Followed instructions, and found myself stuck at the entrance in a long line of vehicles being searched (!) by rent-a-cop security guards. They did have a real live policeman (who looked exactly like Lee Van Cleef, very scary) walking around all the commercial vehicles with a sniffing dog. I guess the National Institutes of Health are a high enough profile target to merit the security. A bored lady had me roll down my window, and waved a wand with a wad of some kind of paper on the end at my steering wheel (I suppose that any bomb residue would stick to my hands, and then the wheel?) and then she had me pop the trunk and waved it in there, too. I felt safer, a little, driving in.

The place is HUGE! I tentatively made my way through the campus-like setting, peering for directional signs in the growing dawn. Hey, cool, they have valet parking! I wonder if that’s just making nice for the human guinea pigs, or if it’s a further security measure?

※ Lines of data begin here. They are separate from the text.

`src/rtl/mix_unit_funnel.sv`:
```
// mix_unit_funnel: byte/half/word/dword funnel extractor with a small result FIFO.
// Pulls a field of 1/2/4/8 bytes, starting at any byte offset, out of the
// little-endian concatenation {operand_b_i, operand_a_i}. The field is sign- or
// zero-extended to XLEN. Results queue in a FIFO with a valid/ready writeback
// handshake and flush support.
// Optional feature macro: MIX_UNIT_PERF_CNT_EN enables the accepted-op counter
// on op_count_o. When the macro is undefined, op_count_o is tied to zero.
module mix_unit_funnel #(
  parameter  int XLEN          = 32,
  parameter  int TRANS_ID_BITS = 3,
  parameter  int FIFO_DEPTH    = 2,
  localparam int OFF_W         = $clog2(XLEN / 8)
) (
  input  logic                     clk_i,
  input  logic                     rst_ni,
  input  logic                     flush_i,
  input  logic                     valid_i,
  output logic                     ready_o,
  input  logic [XLEN-1:0]          operand_a_i,
  input  logic [XLEN-1:0]          operand_b_i,
  input  logic [OFF_W-1:0]         offset_i,
  input  logic [1:0]               size_i,
  input  logic                     sign_ext_i,
  input  logic [TRANS_ID_BITS-1:0] trans_id_i,
  output logic [XLEN-1:0]          result_o,
  output logic [TRANS_ID_BITS-1:0] trans_id_o,
  output logic                     valid_o,
  input  logic                     ready_i,
  output logic [31:0]              op_count_o
);

  localparam int PTR_W = (FIFO_DEPTH > 1) ? $clog2(FIFO_DEPTH) : 1;
  localparam int CNT_W = $clog2(FIFO_DEPTH + 1);
  localparam logic [PTR_W-1:0] PTR_LAST = PTR_W'(FIFO_DEPTH - 1);
  localparam logic [CNT_W-1:0] CNT_FULL = CNT_W'(FIFO_DEPTH);

  // ---------------- extraction datapath ----------------
  logic [2*XLEN-1:0] cat_w;
  logic [OFF_W+2:0]  shamt_w;
  logic [XLEN-1:0]   shifted_w;
  logic [1:0]        eff_size_w;
  logic [31:0]       width_w;
  logic              sign_bit_w;
  logic              fill_w;
  logic [XLEN-1:0]   extract_w;

  assign cat_w     = {operand_b_i, operand_a_i};
  assign shamt_w   = {offset_i, 3'b000};
  assign shifted_w = XLEN'(cat_w >> shamt_w);

  // Field width and its sign bit; a dword request on a 32-bit datapath is a word.
  always_comb begin
    eff_size_w = size_i;
    if ((XLEN == 32) && (size_i == 2'd3)) begin
      eff_size_w = 2'd2;
    end
    width_w = 32'd8 << eff_size_w;
    case (eff_size_w)
      2'd0:    sign_bit_w = shifted_w[7];
      2'd1:    sign_bit_w = shifted_w[15];
      2'd2:    sign_bit_w = shifted_w[31];
      default: sign_bit_w = shifted_w[XLEN-1];
    endcase
    fill_w = sign_ext_i & sign_bit_w;
  end

  // Bits inside the field pass through; bits above it take the extension fill.
  generate
    for (genvar gi = 0; gi < XLEN; gi++) begin : g_ext
      assign extract_w[gi] = (32'(gi) < width_w) ? shifted_w[gi] : fill_w;
    end
  endgenerate

  // ---------------- result FIFO ----------------
  logic [XLEN-1:0]          res_mem_q [FIFO_DEPTH];
  logic [TRANS_ID_BITS-1:0] id_mem_q  [FIFO_DEPTH];
  logic [PTR_W-1:0]         rd_ptr_q, rd_ptr_d;
  logic [PTR_W-1:0]         wr_ptr_q, wr_ptr_d;
  logic [CNT_W-1:0]         count_q, count_d;
  logic                     push_w;
  logic                     pop_w;

  // Flush hides the head immediately and always leaves the unit ready.
  assign valid_o    = (count_q != '0) && !flush_i;
  assign ready_o    = (count_q < CNT_FULL) || (valid_o && ready_i) || flush_i;
  assign push_w     = valid_i && ready_o && !flush_i;
  assign pop_w      = valid_o && ready_i;
  assign result_o   = res_mem_q[rd_ptr_q];
  assign trans_id_o = id_mem_q[rd_ptr_q];

  // Next pointer/count values; flush clears the queue and drops any accept.
  always_comb begin
    rd_ptr_d = rd_ptr_q;
    wr_ptr_d = wr_ptr_q;
    count_d  = count_q;
    if (flush_i) begin
      rd_ptr_d = '0;
      wr_ptr_d = '0;
      count_d  = '0;
    end else begin
      if (push_w) begin
        wr_ptr_d = (wr_ptr_q == PTR_LAST) ? '0 : wr_ptr_q + 1'b1;
      end
      if (pop_w) begin
        rd_ptr_d = (rd_ptr_q == PTR_LAST) ? '0 : rd_ptr_q + 1'b1;
      end
      case ({push_w, pop_w})
        2'b10:   count_d = count_q + 1'b1;
        2'b01:   count_d = count_q - 1'b1;
        default: count_d = count_q;
      endcase
    end
  end

  // FIFO state and storage; reset wins over flush and push.
  always_ff @(posedge clk_i) begin
    if (!rst_ni) begin
      rd_ptr_q <= '0;
      wr_ptr_q <= '0;
      count_q  <= '0;
      for (int i = 0; i < FIFO_DEPTH; i++) begin
        res_mem_q[i] <= '0;
        id_mem_q[i]  <= '0;
      end
    end else begin
      rd_ptr_q <= rd_ptr_d;
      wr_ptr_q <= wr_ptr_d;
      count_q  <= count_d;
      if (push_w) begin
        res_mem_q[wr_ptr_q] <= extract_w;
        id_mem_q[wr_ptr_q]  <= trans_id_i;
      end
    end
  end

`ifdef MIX_UNIT_PERF_CNT_EN
  logic [31:0] op_count_q;

  // Count every accepted op that survives a flush; only reset clears it.
  always_ff @(posedge clk_i) begin
    if (!rst_ni) begin
      op_count_q <= '0;
    end else if (push_w) begin
      op_count_q <= op_count_q + 32'd1;
    end
  end

  assign op_count_o = op_count_q;
`else
  assign op_count_o = '0;
`endif

endmodule

```
`config.mk`:
```
export PLATFORM = sky130hd
export DESIGN_NAME = mix_unit_funnel
export DESIGN_NICKNAME = d
export VERILOG_FILES = /design/src/rtl/mix_unit_funnel.sv
export SDC_FILE = /design/constraint.sdc
export NUM_CORES = 1
export LEC_CHECK = 0
export CAP_MARGIN = 20
export CORE_MARGIN = 8
export CORE_UTILIZATION = 40
export CTS_BUF_LIST = sky130_fd_sc_hd__clkbuf_4
export DETAILED_ROUTE_END_ITERATION = 16
export PLACE_DENSITY = 0.71
export SLEW_MARGIN = 15
export SYNTH_ARGS = -nofsm -noshare
export SYNTH_HDL_FRONTEND = slang
export SYNTH_SLANG_ARGS = --single-unit
```
`constraint.sdc`:
```
create_clock -name clk_i -period 4 [get_ports clk_i]
set_clock_uncertainty 0.2 [all_clocks]
set_input_delay 0.6 -clock clk_i [delete_from_list [all_inputs] [get_ports clk_i]]
set_output_delay 0.6 -clock clk_i [all_outputs]
set_load 0.05 [all_outputs]
```
Yosys cells after proc, flatten, opt, wreduce, memory -nomap -nowiden
Memories as Yosys holds them, arrays and structs flattened. A register that Yosys moved wholly into a read port is not among the register bits.
Index checks and enable logic that the tools add are counted.

word-level totals
  register bits after elaboration = 4
  output and inout port bits = 69
  logic and storage cells = 114
  memories kept = 2
  bits of input ports = 77
  RAM bits = 70

memories
  name       words  bits a word  rd ports  clocked after Yosys merged registers in  wr ports  line  RTL
  res_mem_q  2      32           1         1                                        2         75    logic [XLEN-1:0] res_mem_q [FIFO_DEPTH];
  id_mem_q   2      3            1         1                                        2         76    logic [TRANS_ID_BITS-1:0] id_mem_q [FIFO_DEPTH];

operators by class
  order comparisons = 33
  bitwise operators = 2
  mux-type cells = 51
  reductions and logical operators = 13
  $add $sub $neg = 4
  shift operators = 2
  equal/unequal tests = 4

operators with widths
  operator                                                    number
  less-than comparator 5 x 32 -> 1 bit, first input constant  16
  less-than comparator 4 x 32 -> 1 bit, first input constant  8
  less-than comparator 3 x 32 -> 1 bit, first input constant  4
  less-than comparator 1 x 32 -> 1 bit, first input constant  2
  less-than comparator 2 x 32 -> 1 bit, first input constant  2
  right shift 64 x 5 -> 32 bit                                1
  2-to-1 mux 1 bit                                            46
  2-to-1 mux 32 bit                                           1
  OR reduction 32 bit                                         1
  left shift 4 x 2 -> 32 bit, first input constant            1
  equality test 2 x 1 -> 1 bit, second input constant         2
  equality test 2 bit, second input constant                  2
  logical AND 1 bit                                           4
  one-hot mux 2 bit (2 select lines)                          1
  nonzero test 2 bit                                          2
  2-to-1 mux 3 bit                                            1
  OR reduction 3 bit                                          1
  adder 1 bit, second input constant                          2
  adder 2 x 1 -> 2 bit, second input constant                 1
  zero test 2 bit                                             1
  logical OR 1 bit                                            2
  less-than comparator 2 bit, second input constant           1
  2-to-1 mux 2 bit                                            1
  one-hot mux 1 bit (2 select lines)                          1
  other kinds (5)                                             5

Depth between registers and ports, before layout
Gate-level depths: netlist of run 1.

  word-level depth = 12
  gate-level depth with buffers = 6
  mapped depth without buffers = 6

Least setup slack after synthesis of run 1
No wires, ideal clock.

  kind = in2reg
  start = input port flush_i
  end = memory id_mem_q[1][0] (enable)
  path buffers = 1
  data required time = 3.301 ns
  stages = 5
  library setup time = 0.499 ns
  path slack = 1.094 ns
  arrival = 2.208 ns
  cells stage by stage = nor3b_1 > inv_1 > nand3_2 > buf_2 > nand2_1

RTL lines
  element             line  RTL
  start: declaration  16    input logic flush_i,
  end: declaration    76

==> results of run 1 <==
sequential cells by signal, summed over array words and instances, names as in the netlist, named ones only:
signal,cells
rd_ptr_q,1
count_q,2
wr_ptr_q,1
res_mem_q,64
id_mem_q,6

I go to admitting, and have my first snack encounter while waiting. Apples, muffins, juice, milk, and coffee are available in the admitting area. I grab an apple for the ride home (wrapped neatly in a protective foamy thing) and an orange juice. They call my name, and I forget my unopened orange juice. D’oh!Upstairs, I meet the nice nurse who is doing the intake interview. While waiting, I had my second snack encounter. A fridge is kept stocked with juice, and a small basket is filled with graham and townhouse crackers for the Vaccine Center volunteers. Juice again, which I drank this time. Nurse explained how important it was to them that the patient is enthusiastic about completing the study, since, as a volunteer, I can fish on them at any time and ruin all the invested work they put into it. I assured her I was excited to participate. She further explained that today I would be giving blood samples to be tested for a variety of factors, any of which might exclude me from being able to participate in the study.

As an FDA monitored vaccine study, they have to continually demonstrate no harm is coming to the patient; their duty is to first protect the participants from harm, second to pursue the vaccine study. If I have any disposition towards testing outside the standards set by the FDA as “safe” then I will be precluded from participation in the study; I might (due to my native disposition) test outside the safety zone on something, in which case the FDA would pull the plug on the whole study.

So downstairs I go to phlebotomy. Hey, it’s right next to the admission area, my juice is still there! It’s unopened, so I go ahead and live dangerously, drinking it while waiting in line to fill some blood vials. The nice phlebotomist tells me all about her grandbabies while filling at least twenty of the little vials.

Back upstairs for a base-line physical. Dang, I need to lose some weight. Nurse shook my hand, said thanks for participating, and I have an appointment to go back for appointment zero in two weeks (if I pass the blood screen). It will be at appointment zero I get the first of three administrations of the trial vaccine (there is a 2 in 7 chance I will get the placebo).